[Start of Attachment]

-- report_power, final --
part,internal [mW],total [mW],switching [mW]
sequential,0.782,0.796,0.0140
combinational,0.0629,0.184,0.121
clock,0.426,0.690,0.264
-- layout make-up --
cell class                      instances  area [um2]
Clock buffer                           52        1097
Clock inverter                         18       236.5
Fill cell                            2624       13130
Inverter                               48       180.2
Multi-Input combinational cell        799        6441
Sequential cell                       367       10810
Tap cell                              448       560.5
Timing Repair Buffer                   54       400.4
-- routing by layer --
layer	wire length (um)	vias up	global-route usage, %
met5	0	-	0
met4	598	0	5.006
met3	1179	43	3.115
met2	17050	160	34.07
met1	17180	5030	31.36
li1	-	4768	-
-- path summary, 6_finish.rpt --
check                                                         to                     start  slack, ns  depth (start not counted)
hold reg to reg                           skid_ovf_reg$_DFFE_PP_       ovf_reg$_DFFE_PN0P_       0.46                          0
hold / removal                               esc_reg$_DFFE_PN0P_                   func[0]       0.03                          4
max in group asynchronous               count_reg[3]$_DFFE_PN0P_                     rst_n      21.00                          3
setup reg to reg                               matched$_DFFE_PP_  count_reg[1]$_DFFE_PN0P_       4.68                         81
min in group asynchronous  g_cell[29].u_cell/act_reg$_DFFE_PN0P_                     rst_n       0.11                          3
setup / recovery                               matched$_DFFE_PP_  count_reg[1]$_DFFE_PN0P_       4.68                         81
File: config.mk
export PLATFORM = sky130hd
export DESIGN_NAME = utf8_text_width_meter_flat
export DESIGN_NICKNAME = d
export VERILOG_FILES = /design/src/rtl/core/utf8tw_pkg.sv /design/src/rtl/core/utf8tw_if.sv /design/src/rtl/core/utf8tw_decode.sv /design/src/rtl/core/utf8tw_totals.sv /design/src/rtl/core/utf8_text_width_meter.sv /design/src/flat_wrapper.sv
export SDC_FILE = /design/constraint.sdc
export NUM_CORES = 1
export LEC_CHECK = 0
export BUFFER_PORTS_ARGS = -buffer_cell sky130_fd_sc_hd__buf_2
export CAP_MARGIN = 5
export CORE_ASPECT_RATIO = 1.1
export CORE_MARGIN = 2
export CORE_UTILIZATION = 54
export DETAILED_ROUTE_END_ITERATION = 6
export GPL_TIMING_DRIVEN = 0
export PLACE_DENSITY = 0.83
export REMOVE_ABC_BUFFERS = 1
export SYNTH_ARGS = -nofsm -noshare
export SYNTH_HDL_FRONTEND = slang
export SYNTH_SLANG_ARGS = --single-unit
File: constraint.sdc
create_clock -name clock -period 6.1 [get_ports clock]
set_input_delay 1.22 -clock clock [delete_from_list [all_inputs] [get_ports clock]]
set_output_delay 1.22 -clock clock [all_outputs]
set_load 0.05 [all_outputs]
File: src/rtl/core/utf8tw_pkg.sv
// Package for the UTF-8 text width meter: widths, constants, shared types
// and the column width function. Depends on nothing.
`default_nettype none

package utf8tw_pkg;

   localparam int COUNT_BITS = 32;
   localparam int OUT_BITS   = 32;
   localparam int CP_BITS    = 21;
   localparam int INC_BITS   = 3;

   localparam logic [OUT_BITS-1:0] OUT_MAX = '1;

   // Byte class masks and patterns.
   localparam logic [7:0] CONT_MASK  = 8'hC0;
   localparam logic [7:0] CONT_CODE  = 8'h80;
   localparam logic [7:0] LEAD2_MASK = 8'hE0;
   localparam logic [7:0] LEAD2_CODE = 8'hC0;
   localparam logic [7:0] LEAD3_MASK = 8'hF0;
   localparam logic [7:0] LEAD3_CODE = 8'hE0;
   localparam logic [7:0] LEAD4_MASK = 8'hF8;
   localparam logic [7:0] LEAD4_CODE = 8'hF0;

   localparam logic [CP_BITS-1:0] CTRL_LOW_END  = 21'h00020;
   localparam logic [CP_BITS-1:0] CTRL_HIGH_LO  = 21'h0007F;
   localparam logic [CP_BITS-1:0] CTRL_HIGH_END = 21'h000A0;

   typedef struct packed {
      logic [CP_BITS-1:0] partial;
      logic [1:0]         needed;
      logic [1:0]         pending;
   } seq_state_type;

   typedef struct packed {
      seq_state_type       next_seq;
      logic [INC_BITS-1:0] cp_inc;
      logic [INC_BITS-1:0] w_inc;
      logic                emit;
   } decode_out_type;

   function automatic logic in_range(logic [CP_BITS-1:0] cp, logic [CP_BITS-1:0] lo,
                                     logic [CP_BITS-1:0] hi);
      return (cp >= lo) && (cp <= hi);
   endfunction

   // Terminal column width of one code point: 0, 1 or 2.
   function automatic logic [1:0] col_width(logic [CP_BITS-1:0] cp);
      logic wide;
      wide = in_range(cp, 21'h01100, 21'h0115F) || in_range(cp, 21'h02329, 21'h0232A) ||
             in_range(cp, 21'h02E80, 21'h0A4CF) || in_range(cp, 21'h0AC00, 21'h0D7A3) ||
             in_range(cp, 21'h0F900, 21'h0FAFF) || in_range(cp, 21'h0FE10, 21'h0FE19) ||
             in_range(cp, 21'h0FE30, 21'h0FE6F) || in_range(cp, 21'h0FF00, 21'h0FF60) ||
             in_range(cp, 21'h0FFE0, 21'h0FFE6) || in_range(cp, 21'h1F300, 21'h1FAFF) ||
             in_range(cp, 21'h20000, 21'h3FFFD);
      if ((cp < CTRL_LOW_END) || ((cp >= CTRL_HIGH_LO) && (cp < CTRL_HIGH_END))) begin
         return 2'd0;
      end
      return wide ? 2'd2 : 2'd1;
   endfunction

endpackage

`default_nettype wire

File: src/rtl/core/utf8tw_if.sv
// Channel interfaces of the UTF-8 text width meter: byte requests in, totals out.
// Depends on nothing.
`default_nettype none

interface utf8tw_req_if;
   logic       valid;
   logic       ready;
   logic [7:0] data_byte;
   logic       byte_present;
   logic       end_of_text;

   modport source (output valid, data_byte, byte_present, end_of_text, input ready);
   modport sink (input valid, data_byte, byte_present, end_of_text, output ready);
endinterface

interface utf8tw_rsp_if;
   logic        valid;
   logic        ready;
   logic [31:0] codepoint_count;
   logic [31:0] column_total;

   modport source (output valid, codepoint_count, column_total, input ready);
   modport sink (input valid, codepoint_count, column_total, output ready);
endinterface

`default_nettype wire

File: src/rtl/core/utf8tw_decode.sv
// UTF-8 decode step: from the open sequence state and one request, the next
// sequence state and the count and width increments. Uses utf8tw_pkg.
`default_nettype none

module utf8tw_decode (
   input  var utf8tw_pkg::seq_state_type  seq,
   input  var logic [7:0]                 data_byte,
   input  var logic                       byte_present,
   input  var logic                       end_of_text,
   output utf8tw_pkg::decode_out_type     dec
);

   logic [utf8tw_pkg::CP_BITS-1:0] joined_cp;
   logic                           is_cont;

   assign joined_cp = {seq.partial[utf8tw_pkg::CP_BITS-7:0], data_byte[5:0]};
   assign is_cont   = (data_byte & utf8tw_pkg::CONT_MASK) == utf8tw_pkg::CONT_CODE;

   always_comb begin
      utf8tw_pkg::seq_state_type           s;
      logic [utf8tw_pkg::INC_BITS-1:0]     cp_inc;
      logic [utf8tw_pkg::INC_BITS-1:0]     w_inc;
      logic                                fresh;
      s      = seq;
      cp_inc = '0;
      w_inc  = '0;
      fresh  = 1'b1;
      if (byte_present) begin
         if (s.pending != 2'd0) begin
            if (is_cont) begin
               fresh = 1'b0;
               if (s.needed <= 2'd1) begin
                  cp_inc = 3'd1;
                  w_inc  = {1'b0, utf8tw_pkg::col_width(joined_cp)};
                  s      = '0;
               end else begin
                  s.partial = joined_cp;
                  s.needed  = s.needed - 2'd1;
                  s.pending = s.pending + 2'd1;
               end
            end else begin
               // Broken sequence: each byte seen so far is one narrow code point.
               cp_inc = {1'b0, s.pending};
               w_inc  = {1'b0, s.pending};
               s      = '0;
            end
         end
         if (fresh) begin
            if (!data_byte[7]) begin
               cp_inc = cp_inc + 3'd1;
               w_inc  = w_inc + {1'b0, utf8tw_pkg::col_width({13'd0, data_byte})};
            end else if ((data_byte & utf8tw_pkg::LEAD2_MASK) == utf8tw_pkg::LEAD2_CODE) begin
               s.partial = {16'd0, data_byte[4:0]};
               s.needed  = 2'd1;
               s.pending = 2'd1;
            end else if ((data_byte & utf8tw_pkg::LEAD3_MASK) == utf8tw_pkg::LEAD3_CODE) begin
               s.partial = {17'd0, data_byte[3:0]};
               s.needed  = 2'd2;
               s.pending = 2'd1;
            end else if ((data_byte & utf8tw_pkg::LEAD4_MASK) == utf8tw_pkg::LEAD4_CODE) begin
               s.partial = {18'd0, data_byte[2:0]};
               s.needed  = 2'd3;
               s.pending = 2'd1;
            end else begin
               cp_inc = cp_inc + 3'd1;
               w_inc  = w_inc + 3'd1;
            end
         end
      end
      if (end_of_text) begin
         // A truncated sequence counts its bytes as narrow code points.
         cp_inc = cp_inc + {1'b0, s.pending};
         w_inc  = w_inc + {1'b0, s.pending};
         s      = '0;
      end
      dec.next_seq = s;
      dec.cp_inc   = cp_inc;
      dec.w_inc    = w_inc;
      dec.emit     = end_of_text;
   end

endmodule

`default_nettype wire

File: src/rtl/core/utf8tw_totals.sv
// Saturating code point and width counters, cleared after each text, with the
// clamped totals for the result register. Uses utf8tw_pkg.
`default_nettype none

module utf8tw_totals (
   input  var logic                            clock,
   input  var logic                            reset,
   input  var logic                            step,
   input  var utf8tw_pkg::decode_out_type      dec,
   output logic [utf8tw_pkg::OUT_BITS-1:0]     cp_total,
   output logic [utf8tw_pkg::OUT_BITS-1:0]     w_total
);

   localparam int CB = utf8tw_pkg::COUNT_BITS;

   logic [CB-1:0] cp_count_ff, cp_count_in;
   logic [CB-1:0] w_count_ff, w_count_in;
   logic [CB:0]   cp_sum, w_sum;
   logic [CB-1:0] cp_next, w_next;

   assign cp_sum  = {1'b0, cp_count_ff} + (CB+1)'(dec.cp_inc);
   assign w_sum   = {1'b0, w_count_ff} + (CB+1)'(dec.w_inc);
   assign cp_next = cp_sum[CB] ? '1 : cp_sum[CB-1:0];
   assign w_next  = w_sum[CB] ? '1 : w_sum[CB-1:0];

   assign cp_total = (cp_next > CB'(utf8tw_pkg::OUT_MAX)) ? utf8tw_pkg::OUT_MAX
                                                          : utf8tw_pkg::OUT_BITS'(cp_next);
   assign w_total  = (w_next > CB'(utf8tw_pkg::OUT_MAX)) ? utf8tw_pkg::OUT_MAX
                                                         : utf8tw_pkg::OUT_BITS'(w_next);

   always_comb begin
      cp_count_in = cp_count_ff;
      w_count_in  = w_count_ff;
      if (step) begin
         cp_count_in = dec.emit ? '0 : cp_next;
         w_count_in  = dec.emit ? '0 : w_next;
      end
   end

   always_ff @(posedge clock) begin
      if (reset) begin
         cp_count_ff <= '0;
         w_count_ff  <= '0;
      end else begin
         cp_count_ff <= cp_count_in;
         w_count_ff  <= w_count_in;
      end
   end

endmodule

`default_nettype wire

File: src/rtl/core/utf8_text_width_meter.sv
// A request is registered at acceptance and its result, if any, is registered in the
// result register when the held end-of-text request is decoded.
// Throughput: one request per cycle; only an end-of-text request held in the input
// register waits, and only while an earlier result has not been taken.
// Reset (synchronous, active high) clears the counters, the open sequence and both
// valid flags.
`default_nettype none

module utf8_text_width_meter (
   input  var logic     clock,
   input  var logic     reset,
   utf8tw_req_if.sink   req_channel,
   utf8tw_rsp_if.source rsp_channel
);

   // Input register: one request waiting to be decoded.
   logic       in_valid_ff, in_valid_in;
   logic [7:0] in_byte_ff, in_byte_in;
   logic       in_present_ff, in_present_in;
   logic       in_last_ff, in_last_in;

   // Open multibyte sequence carried from one byte to the next.
   utf8tw_pkg::seq_state_type seq_ff, seq_in;

   // Result register.
   logic                             out_valid_ff, out_valid_in;
   logic [utf8tw_pkg::OUT_BITS-1:0]  out_cp_ff, out_cp_in;
   logic [utf8tw_pkg::OUT_BITS-1:0]  out_w_ff, out_w_in;

   utf8tw_pkg::decode_out_type       dec;
   logic [utf8tw_pkg::OUT_BITS-1:0]  cp_total, w_total;
   logic                             out_free;
   logic                             step;
   logic                             req_take;

   // The result slot frees up in the same cycle the consumer takes it, so a
   // stream of texts runs without bubbles. Ordinary bytes never wait for it.
   assign out_free = !out_valid_ff || rsp_channel.ready;
   assign step     = in_valid_ff && (!in_last_ff || out_free);
   assign req_channel.ready = !in_valid_ff || step;
   assign req_take = req_channel.valid && req_channel.ready;

   utf8tw_decode u_decode (
      .seq          (seq_ff),
      .data_byte    (in_byte_ff),
      .byte_present (in_present_ff),
      .end_of_text  (in_last_ff),
      .dec          (dec)
   );

   utf8tw_totals u_totals (
      .clock    (clock),
      .reset    (reset),
      .step     (step),
      .dec      (dec),
      .cp_total (cp_total),
      .w_total  (w_total)
   );

   always_comb begin
      in_valid_in   = in_valid_ff;
      in_byte_in    = in_byte_ff;
      in_present_in = in_present_ff;
      in_last_in    = in_last_ff;
      if (req_take) begin
         in_valid_in   = 1'b1;
         in_byte_in    = req_channel.data_byte;
         in_present_in = req_channel.byte_present;
         in_last_in    = req_channel.end_of_text;
      end else if (step) begin
         in_valid_in = 1'b0;
      end
   end

   // The sequence state moves only when the held request is decoded.
   assign seq_in = step ? dec.next_seq : seq_ff;

   always_comb begin
      out_valid_in = out_valid_ff;
      out_cp_in    = out_cp_ff;
      out_w_in     = out_w_ff;
      if (step && dec.emit) begin
         out_valid_in = 1'b1;
         out_cp_in    = cp_total;
         out_w_in     = w_total;
      end else if (rsp_channel.ready) begin
         out_valid_in = 1'b0;
      end
   end

   always_ff @(posedge clock) begin
      if (reset) begin
         in_valid_ff  <= 1'b0;
         out_valid_ff <= 1'b0;
         seq_ff       <= '0;
      end else begin
         in_valid_ff  <= in_valid_in;
         out_valid_ff <= out_valid_in;
         seq_ff       <= seq_in;
      end
   end

   always_ff @(posedge clock) begin
      in_byte_ff    <= in_byte_in;
      in_present_ff <= in_present_in;
      in_last_ff    <= in_last_in;
      out_cp_ff     <= out_cp_in;
      out_w_ff      <= out_w_in;
   end

   assign rsp_channel.valid           = out_valid_ff;
   assign rsp_channel.codepoint_count = out_cp_ff;
   assign rsp_channel.column_total    = out_w_ff;

endmodule

`default_nettype wire

File: src/flat_wrapper.sv
// flat-port wrapper written by rule: the top's interface ports become plain ports
module utf8_text_width_meter_flat 
  (clock, reset, req_channel_valid, req_channel_data_byte, req_channel_byte_present, req_channel_end_of_text, req_channel_ready, rsp_channel_valid, rsp_channel_codepoint_count, rsp_channel_column_total, rsp_channel_ready);
  utf8tw_req_if req_channel_i ();
  utf8tw_rsp_if rsp_channel_i ();
  input  var logic clock;
  input  var logic reset;
  input wire logic [$bits(req_channel_i.valid)-1:0] req_channel_valid;
  input wire logic [$bits(req_channel_i.data_byte)-1:0] req_channel_data_byte;
  input wire logic [$bits(req_channel_i.byte_present)-1:0] req_channel_byte_present;
  input wire logic [$bits(req_channel_i.end_of_text)-1:0] req_channel_end_of_text;
  output wire logic [$bits(req_channel_i.ready)-1:0] req_channel_ready;
  output wire logic [$bits(rsp_channel_i.valid)-1:0] rsp_channel_valid;
  output wire logic [$bits(rsp_channel_i.codepoint_count)-1:0] rsp_channel_codepoint_count;
  output wire logic [$bits(rsp_channel_i.column_total)-1:0] rsp_channel_column_total;
  input wire logic [$bits(rsp_channel_i.ready)-1:0] rsp_channel_ready;
  assign req_channel_i.valid = req_channel_valid;
  assign req_channel_i.data_byte = req_channel_data_byte;
  assign req_channel_i.byte_present = req_channel_byte_present;
  assign req_channel_i.end_of_text = req_channel_end_of_text;
  assign req_channel_ready = req_channel_i.ready;
  assign rsp_channel_valid = rsp_channel_i.valid;
  assign rsp_channel_codepoint_count = rsp_channel_i.codepoint_count;
  assign rsp_channel_column_total = rsp_channel_i.column_total;
  assign rsp_channel_i.ready = rsp_channel_ready;
  utf8_text_width_meter u_core (.clock(clock), .reset(reset), .req_channel(req_channel_i), .rsp_channel(rsp_channel_i));
endmodule
==> reports/metrics.csv, run 1 <==
metric;value;unit
share of cells above drive strength 1;0.1937;
hold buffers post-CTS;0;
Setup crit end kind;flop;
FMAX;168.2;MHz
dpl cell area;9031;um^2
status;finished, final reports clean;
DRC Markers;0;
Crit Path Max Fanout;4;
largest net degree at the start of global routing;64;
GP Congestion;0.9007;
Leakage;4.089;nW
top_reg_cell synth;dfxtp_1;
DRT antenna net count;0;
final-stage net count;1071;
Tmin final;5.946;ns
CTS Buf Count;17;
FP Rows;48;
final hold vios;0;
highest cell delay on the worst timing path;0.55;ns
period utilization;0.9747;
H-tree levels;4;
WHS;0.4873;ns
RR Startpoint;u_core.in_byte_ff[2]$_DFFE_PP_;
Routed Wire Length;22500;um
height of the die;135.8;um
worst-margin pin slew;1.350;ns
DRT Pass-1 Iters;6;
Avg Inst Size Synth;8.879;um^2
unrepaired setup endpoints after global routing;yes;
critical path startpoint;u_core.in_byte_ff[2]$_DFFE_PP_;
clock slew at reported path FFs;0.06;ns
max_cap viols;0;
Initial Util;0.5486;
# setup viols final;0;
post-placement cell count;1177;
sequential share of the synthesized area;0.4598;
clk_lat worst skew;0.44;ns
GRT Total Usage;0.2611;
CP arrival;6.13;ns
cell area after synthesis;8533;um^2
routed vias;7985;
Slew headroom;0.09991;
peak supply drop;0.1551;mV
overall power;2.365;mW
Clock Skew;0.01120;ns
I/O Pins;80;
Synth async-reset ratio;0;
initial antenna violation count;0;
port bufs;79;
# clock sinks;159;
Initial DRC Count;873;
CP Class;reg2reg;
Yosys reg bits;159;
CP Launch Type;flop;
hold path startpoint;u_core.u_totals.cp_count_ff[0]$_SDFFE_PP0P_;
full die area;16820;um^2
slowest stage cell, crit path;or4b_1;
cell area after layout;10220;um^2
# diodes;0;
Vias/cell;6.373;
CP top delay family;simple AND/OR/NAND/NOR gates;
Die X;123.9;um
Layout area overhead;19.77;%
PwrDens;231.4;nW/um^2
synthesized instance count;961;
Post-synth EDFFs;74;
Max clock buf depth;2;
first-pass GRT wire length;34800;um
CTS root buf;clkbuf_16;
TritonCTS clock tree;yes;
DR WL/cell;17.96;um
Pins Over Slew Limit;0;
GR Overflow Total;0;
dpl hpwl;12950;um
fin cells;1253;
final setup TNS;0;ns
Ys Warns;0;
post-synthesis cell type count;69;
Core Region;15550;um^2
Crit path required time;6.28;ns
vias in the first global route;7172;
Hold Path Class;reg2reg;
WP buf/inv;2;
## per-stage QoR
stage | setup WS (ns) | utilization
detailed placement | -1.484 | 0.5806
floorplan | -0.2934 | -
global placement | -1.379 | 0.5732
CTS | 0.005589 | 0.6378
global route | -0.1033 | 0.6570
finish | 0.1540 | 0.6570
## worst min-delay path, stage by stage, from the launching register on
cell and delay, ns:
dfxtp_1 0.32, nand2_1 0.06, a21oi_1 0.06
## area by class of cell
| type | count | area (um^2) |
|---|---|---|
| tap | 200 | 250.2 |
| timing repair buffer | 126 | 852.1 |
| sequential | 159 | 3934 |
| inverter | 17 | 63.81 |
| clock inverter | 14 | 175.2 |
| clock buffer | 18 | 429.2 |
| multi-input combinational | 719 | 4516 |
| fill | 1203 | 5335 |
## power breakdown
group          total [mW]  switching, mW  leakage [nW]  internal (mW)
sequential           1.13         0.0130          1.48           1.12
clock                1.09          0.475         0.288          0.618
combinational       0.138         0.0930          2.32         0.0452
## layer usage
metal  share of wire  up-vias  track usage  wire length [um]
met5               0        -            0                 0
met3           0.075       56      0.04866              1679
li1                -     3713            -                 -
met4           0.028        0       0.1086               620
met1            0.40     3804       0.3386              9093
met2            0.49      412       0.4274             11110
## flip-flops by register name (all words and copies together), names as in the netlist, 8 cells and up
name,cells
u_core.rsp_channel.codepoint_count,32
u_core.u_totals.w_count_ff,32
u_core.seq_ff,19
u_core.in_byte_ff,8
u_core.rsp_channel.column_total,32
u_core.u_totals.cp_count_ff,32
## repair_timing
action,CTS,global route
setup buffers,23,17
pin swaps,4,26
gates cloned,2,0
hold endpoints to repair,0,0
endpoints found under the setup margin,64,64
gates resized for setup,18,29
## synthesized netlist by cell type, drive strengths merged, types with 11 or more instances
master	number	area (um^2)
and2	16	102.6
nand4	22	137.6
nor3	27	135.1
nor2	96	360.4
a21oi	69	345.3
nor4	11	81.32
a31oi	23	143.9
edfxtp	74	2222
ha	13	162.7
and3	25	156.4
inv	16	60.05
clkbuf	61	229.0
o21ai	61	305.3
a22oi	27	202.7
xnor2	28	245.2
nand3	35	175.2
nand2	104	390.4
xor2	19	166.4
dfxtp	85	1702
a21o	13	97.59
## path summary, 6_finish.rpt
check | end | slack (ns) | cells past startpoint
max | u_core.rsp_channel.column_total[27]$_DFFE_PP_ | 0.15 | 26
min | u_core.u_totals.cp_count_ff[0]$_SDFFE_PP0P_ | 0.49 | 2
max reg2reg | u_core.rsp_channel.column_total[27]$_DFFE_PP_ | 0.15 | 26
min reg2reg | u_core.u_totals.cp_count_ff[0]$_SDFFE_PP0P_ | 0.49 | 2
## placed cells by master (no fill, tap or decap), drive strengths merged, types with 9 or more instances in the layout
master / instances
o21ai: 61
inv: 21
a22oi: 27
nand3: 37
nand2: 104
a21oi: 69
edfxtp: 74
ha: 13
dfxtp: 85
nor2b: 9
nand4: 22
clkbuf: 18
nor4: 11
o21a: 9
and2: 16
xor2: 19
a21o: 13
nor3: 27
buf: 126
xnor2: 28
and3: 25
a31oi: 23
nor2: 96
## cell families after synthesis
| logic type | count (synthesis) | share of synthesized area |
|---|---|---|
| XOR/XNOR | 47 | 0.04824 |
| flip-flops | 159 | 0.4598 |
| buffers and inverters | 85 | 0.03827 |
| adder cells (fa/ha/maj) | 17 | 0.02845 |
| multiplexers | 4 | 0.005132 |
| AND/OR/NAND/NOR | 390 | 0.2273 |
| AO/OA/AOI/OAI | 259 | 0.1928 |
Power figures use the tool's default switching activity.
==> inputs of run 2 (changes only) <==
RECOVER_POWER = 50   (was unset)
==> run 2 against run 1 <==
- wire length increased by 0.18%
- final area shrank 0.80%
- sequential share of layout area is 0.31 points higher
- first-iteration DRC count decreased by 2.3%
- critical path depth did not move
- maximum frequency is essentially flat
- core utilization shrank 0.52 points
- non-clock buffer count stayed put
- via count is 0.26% lower
- critical endpoint unchanged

[End of Attachment]

Aim of the exercise: Begin at the line above that has "post-placement cell count;1177;" and stop after the line that has "Max clock buf depth;2;", copying each line exactly and adding nothing else.

Written answer:
post-placement cell count;1177;
sequential share of the synthesized area;0.4598;
clk_lat worst skew;0.44;ns
GRT Total Usage;0.2611;
CP arrival;6.13;ns
cell area after synthesis;8533;um^2
routed vias;7985;
Slew headroom;0.09991;
peak supply drop;0.1551;mV
overall power;2.365;mW
Clock Skew;0.01120;ns
I/O Pins;80;
Synth async-reset ratio;0;
initial antenna violation count;0;
port bufs;79;
# clock sinks;159;
Initial DRC Count;873;
CP Class;reg2reg;
Yosys reg bits;159;
CP Launch Type;flop;
hold path startpoint;u_core.u_totals.cp_count_ff[0]$_SDFFE_PP0P_;
full die area;16820;um^2
slowest stage cell, crit path;or4b_1;
cell area after layout;10220;um^2
# diodes;0;
Vias/cell;6.373;
CP top delay family;simple AND/OR/NAND/NOR gates;
Die X;123.9;um
Layout area overhead;19.77;%
PwrDens;231.4;nW/um^2
synthesized instance count;961;
Post-synth EDFFs;74;
Max clock buf depth;2;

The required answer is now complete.